===== DATA EXTRACTS
==> src/design/bwaa_pkg.sv <==
// ----------------------------------------------------------------------------
// bwaa_pkg
// shared widths, register indexes and word layouts for the box window
// alpha antialias block
// ----------------------------------------------------------------------------
package bwaa_pkg;

  localparam int MAX_WIDTH_DEF  = 1024;
  localparam int MAX_WINDOW_DEF = 4;
  localparam int MAX_HEIGHT     = 4096;

  localparam int PIX_W  = 32;   // rgba word
  localparam int CH_W   = 8;    // one color channel
  localparam int RGB_W  = 24;
  localparam int ACOL_W = 10;
  localparam int AROW_W = 12;
  localparam int K_W    = 3;    // window side
  localparam int WS_W   = 3;
  localparam int IW_W   = 11;
  localparam int IH_W   = 13;

  localparam int CFG_IDX_W  = 2;
  localparam int CFG_DATA_W = 13;

  localparam int OUT_TDATA_W = 56;

  // floor(s / 9) == (s * 3641) >> 15 for every 12-bit window sum
  localparam int RECIP_NINE       = 3641;
  localparam int RECIP_NINE_W     = 12;
  localparam int RECIP_NINE_SHIFT = 15;

  typedef enum logic [CFG_IDX_W-1:0] {
    REG_WINDOW_SIZE  = 2'd0,
    REG_IMAGE_WIDTH  = 2'd1,
    REG_IMAGE_HEIGHT = 2'd2
  } cfg_reg_t;

  // per-item control that travels down the pipeline
  typedef struct packed {
    logic              valid;
    logic              emit;
    logic [ACOL_W-1:0] acol;
    logic [AROW_W-1:0] arow;
  } tag_t;

  // output word, anchor_col in the lowest bits
  typedef struct packed {
    logic [CH_W-1:0]   alpha;
    logic [CH_W-1:0]   blue;
    logic [CH_W-1:0]   green;
    logic [CH_W-1:0]   red;
    logic [AROW_W-1:0] arow;
    logic [ACOL_W-1:0] acol;
  } result_t;

endpackage
### config.mk
export PLATFORM = sky130hd
export DESIGN_NAME = caff_ctrl
export DESIGN_NICKNAME = d
export VERILOG_FILES = /design/src/sv/caff_container_validator_defines.svh /design/src/sv/caff_pkg.sv /design/src/sv/caff_ctrl.sv
export SDC_FILE = /design/constraint.sdc
export NUM_CORES = 1
export LEC_CHECK = 0
export BUFFER_PORTS_ARGS = -buffer_cell sky130_fd_sc_hd__buf_4
export CAP_MARGIN = 20
export CELL_PAD_IN_SITES_DETAIL_PLACEMENT = 2
export CELL_PAD_IN_SITES_GLOBAL_PLACEMENT = 2
export CORE_MARGIN = 5
export CORE_UTILIZATION = 31
export CTS_BUF_LIST = sky130_fd_sc_hd__clkbuf_4 sky130_fd_sc_hd__clkbuf_8
export CTS_CLUSTER_SIZE = 8
export DETAILED_ROUTE_END_ITERATION = 7
export GPL_TIMING_DRIVEN = 0
export PLACE_DENSITY = 0.89
export SYNTH_ARGS = -nofsm -noshare
export SYNTH_HDL_FRONTEND = slang
export SYNTH_SLANG_ARGS = --single-unit
### constraint.sdc
create_clock -name clk -period 2.9 [get_ports clk]
set_input_delay 0.725 -clock clk [delete_from_list [all_inputs] [get_ports clk]]
set_output_delay 0.725 -clock clk [all_outputs]
set_load 0.05 [all_outputs]
`src/rtl/core/bhp_pkg.sv`:
```
package bhp_pkg;

  localparam int LOG_FRACTION_BITS_DEF = 16;
  localparam int PRESS_W = 24;
  localparam int TEMP_W = 12;
  localparam int HEIGHT_W = 23;
  localparam int EXP_W = 5;
  localparam int TSUM_W = 16;
  localparam int MANT_W = 31;
  localparam int T_W = 32;
  localparam int CFG_IDX_W = 2;

  localparam logic [CFG_IDX_W-1:0] CFG_GROUND_PRESSURE = 2'd0;
  localparam logic [CFG_IDX_W-1:0] CFG_GROUND_TEMPERATURE = 2'd1;

  localparam logic [PRESS_W-1:0] GROUND_PRESSURE_RST = 24'd10240000;
  localparam logic [TEMP_W-1:0] GROUND_TEMPERATURE_RST = 12'd240;

  localparam logic [31:0] HK_Q30 = 32'd2178143819;
  localparam logic signed [17:0] KELVIN_SUM_80 = 18'sd43704;
  localparam logic [HEIGHT_W-1:0] FAULT_HEIGHT = 23'd533328;
  localparam logic [HEIGHT_W:0] HEIGHT_MAX = 24'd4194303;
  localparam logic [HEIGHT_W:0] HEIGHT_MIN_MAG = 24'd4194304;

  typedef struct packed {
    logic valid;
    logic fault;
    logic [TSUM_W-1:0] tsum;
    logic [EXP_W-1:0] exp_g;
    logic [EXP_W-1:0] exp_p;
  } bhp_side_t;

  // Position of the leading one; zero for zero.
  function automatic logic [EXP_W-1:0] lead_one(input logic [PRESS_W-1:0] x);
    logic [EXP_W-1:0] e;
    e = '0;
    for (int i = 0; i < PRESS_W; i++) begin
      if (x[i]) e = EXP_W'(i);
    end
    return e;
  endfunction

endpackage

```
`src/rtl/core/bhp_log_cell.sv`:
```
module bhp_log_cell #(
  parameter int F = 16
) (
  input  logic                     clk,
  input  logic                     rst_n,
  input  logic                     en,
  input  bhp_pkg::bhp_side_t       side_i,
  input  logic [bhp_pkg::MANT_W-1:0] m_g_i,
  input  logic [bhp_pkg::MANT_W-1:0] m_p_i,
  input  logic [F-1:0]             frac_g_i,
  input  logic [F-1:0]             frac_p_i,
  output bhp_pkg::bhp_side_t       side_o,
  output logic [bhp_pkg::MANT_W-1:0] m_g_o,
  output logic [bhp_pkg::MANT_W-1:0] m_p_o,
  output logic [F-1:0]             frac_g_o,
  output logic [F-1:0]             frac_p_o
);
  import bhp_pkg::*;

  logic [2*MANT_W-1:0] sq_g, sq_p;
  logic [MANT_W:0]     q_g, q_p;
  logic                bit_g, bit_p;
  logic [MANT_W-1:0]   m_g_nxt, m_p_nxt;
  bhp_side_t           side_r;
  logic [MANT_W-1:0]   m_g_r, m_p_r;
  logic [F-1:0]        frac_g_r, frac_p_r;

  // Square, truncate back to Q1.30, renormalize on overflow past 2.0.
  assign sq_g = m_g_i * m_g_i;
  assign sq_p = m_p_i * m_p_i;
  assign q_g = sq_g[MANT_W+30:30];
  assign q_p = sq_p[MANT_W+30:30];
  assign bit_g = q_g[MANT_W];
  assign bit_p = q_p[MANT_W];
  assign m_g_nxt = bit_g ? q_g[MANT_W:1] : q_g[MANT_W-1:0];
  assign m_p_nxt = bit_p ? q_p[MANT_W:1] : q_p[MANT_W-1:0];

  always_ff @(posedge clk) begin
    if (!rst_n) begin
      side_r.valid <= 1'b0;
    end else if (en) begin
      side_r <= side_i;
      m_g_r <= m_g_nxt;
      m_p_r <= m_p_nxt;
      frac_g_r <= {frac_g_i[F-2:0], bit_g};
      frac_p_r <= {frac_p_i[F-2:0], bit_p};
    end
  end

  assign side_o = side_r;
  assign m_g_o = m_g_r;
  assign m_p_o = m_p_r;
  assign frac_g_o = frac_g_r;
  assign frac_p_o = frac_p_r;

endmodule

```
$ cat src/rtl/core/bhp_post.sv
module bhp_post #(
  parameter int F = 16
) (
  input  logic                               clk,
  input  logic                               rst_n,
  input  logic                               en,
  input  bhp_pkg::bhp_side_t                 side_i,
  input  logic [F-1:0]                       frac_g_i,
  input  logic [F-1:0]                       frac_p_i,
  output logic                               valid_o,
  output logic signed [bhp_pkg::HEIGHT_W-1:0] height_o,
  output logic                               fault_o
);
  import bhp_pkg::*;

  localparam int MAG_W = EXP_W + F;
  localparam int PROD_W = T_W + MAG_W;
  localparam int SH = 14 + F;
  localparam int RND_W = PROD_W + 1 - SH;

  // Stage 1: temperature scale and log difference.
  logic [TSUM_W+31:0] tk_full;
  logic [MAG_W-1:0]   lg, lp;
  logic               v1_r, f1_r, n1_r;
  logic [T_W-1:0]     t1_r;
  logic [MAG_W-1:0]   mag1_r;

  assign tk_full = side_i.tsum * HK_Q30;
  assign lg = {side_i.exp_g, frac_g_i};
  assign lp = {side_i.exp_p, frac_p_i};

  always_ff @(posedge clk) begin
    if (!rst_n) begin
      v1_r <= 1'b0;
    end else if (en) begin
      v1_r <= side_i.valid;
      f1_r <= side_i.fault;
      n1_r <= lp > lg;
      t1_r <= tk_full[T_W+15:16];
      mag1_r <= (lp > lg) ? (lp - lg) : (lg - lp);
    end
  end

  // Stage 2: product.
  logic            v2_r, f2_r, n2_r;
  logic [PROD_W-1:0] prod2_r;

  always_ff @(posedge clk) begin
    if (!rst_n) begin
      v2_r <= 1'b0;
    end else if (en) begin
      v2_r <= v1_r;
      f2_r <= f1_r;
      n2_r <= n1_r;
      prod2_r <= PROD_W'(t1_r) * PROD_W'(mag1_r);
    end
  end

  // Stage 3: round half away, saturate, sign.
  logic [PROD_W:0]     rsum;
  logic [RND_W-1:0]    rnd;
  logic [HEIGHT_W:0]   rsat;
  logic [HEIGHT_W:0]   hneg;
  logic [HEIGHT_W-1:0] h_nxt;
  logic                v3_r, f3_r;
  logic [HEIGHT_W-1:0] h3_r;

  assign rsum = {1'b0, prod2_r} + ((PROD_W+1)'(1) << (13 + F));
  assign rnd = rsum[PROD_W:SH];

  always_comb begin
    if (n2_r) begin
      rsat = (rnd > RND_W'(HEIGHT_MIN_MAG)) ? HEIGHT_MIN_MAG : rnd[HEIGHT_W:0];
    end else begin
      rsat = (rnd > RND_W'(HEIGHT_MAX)) ? HEIGHT_MAX : rnd[HEIGHT_W:0];
    end
    hneg = -rsat;
    if (f2_r) begin
      h_nxt = FAULT_HEIGHT;
    end else if (n2_r) begin
      h_nxt = hneg[HEIGHT_W-1:0];
    end else begin
      h_nxt = rsat[HEIGHT_W-1:0];
    end
  end

  always_ff @(posedge clk) begin
    if (!rst_n) begin
      v3_r <= 1'b0;
    end else if (en) begin
      v3_r <= v2_r;
      f3_r <= f2_r;
      h3_r <= h_nxt;
    end
  end

  assign valid_o = v3_r;
  assign fault_o = f3_r;
  assign height_o = h3_r;

endmodule

$ cat config.mk
export PLATFORM = sky130hd
export DESIGN_NAME = bhp_post
export DESIGN_NICKNAME = d
export VERILOG_FILES = /design/src/rtl/core/bhp_pkg.sv /design/src/rtl/core/bhp_post.sv
export SDC_FILE = /design/constraint.sdc
export NUM_CORES = 2
export LEC_CHECK = 0
export ABC_AREA = 1
export BUFFER_PORTS_ARGS = -buffer_cell sky130_fd_sc_hd__buf_4
export CAP_MARGIN = 30
export CORE_MARGIN = 2
export CORE_UTILIZATION = 33
export CTS_CLUSTER_SIZE = 24
export DETAILED_ROUTE_END_ITERATION = 10
export GPL_TIMING_DRIVEN = 0
export SYNTH_ARGS = -nofsm -noshare
export SYNTH_HDL_FRONTEND = slang
export SYNTH_SLANG_ARGS = --single-unit
$ cat constraint.sdc
create_clock -name clk -period 8.9 [get_ports clk]
set_input_delay 0 -clock clk [delete_from_list [all_inputs] [get_ports clk]]
set_output_delay 0 -clock clk [all_outputs]
set_load 0.05 [all_outputs]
==========
Each line from the one containing "export ABC_AREA = 1" through the last line of the entries is to be copied exactly, with no other lines added.

export ABC_AREA = 1
export BUFFER_PORTS_ARGS = -buffer_cell sky130_fd_sc_hd__buf_4
export CAP_MARGIN = 30
export CORE_MARGIN = 2
export CORE_UTILIZATION = 33
export CTS_CLUSTER_SIZE = 24
export DETAILED_ROUTE_END_ITERATION = 10
export GPL_TIMING_DRIVEN = 0
export SYNTH_ARGS = -nofsm -noshare
export SYNTH_HDL_FRONTEND = slang
export SYNTH_SLANG_ARGS = --single-unit
$ cat constraint.sdc
create_clock -name clk -period 8.9 [get_ports clk]
set_input_delay 0 -clock clk [delete_from_list [all_inputs] [get_ports clk]]
set_output_delay 0 -clock clk [all_outputs]
set_load 0.05 [all_outputs]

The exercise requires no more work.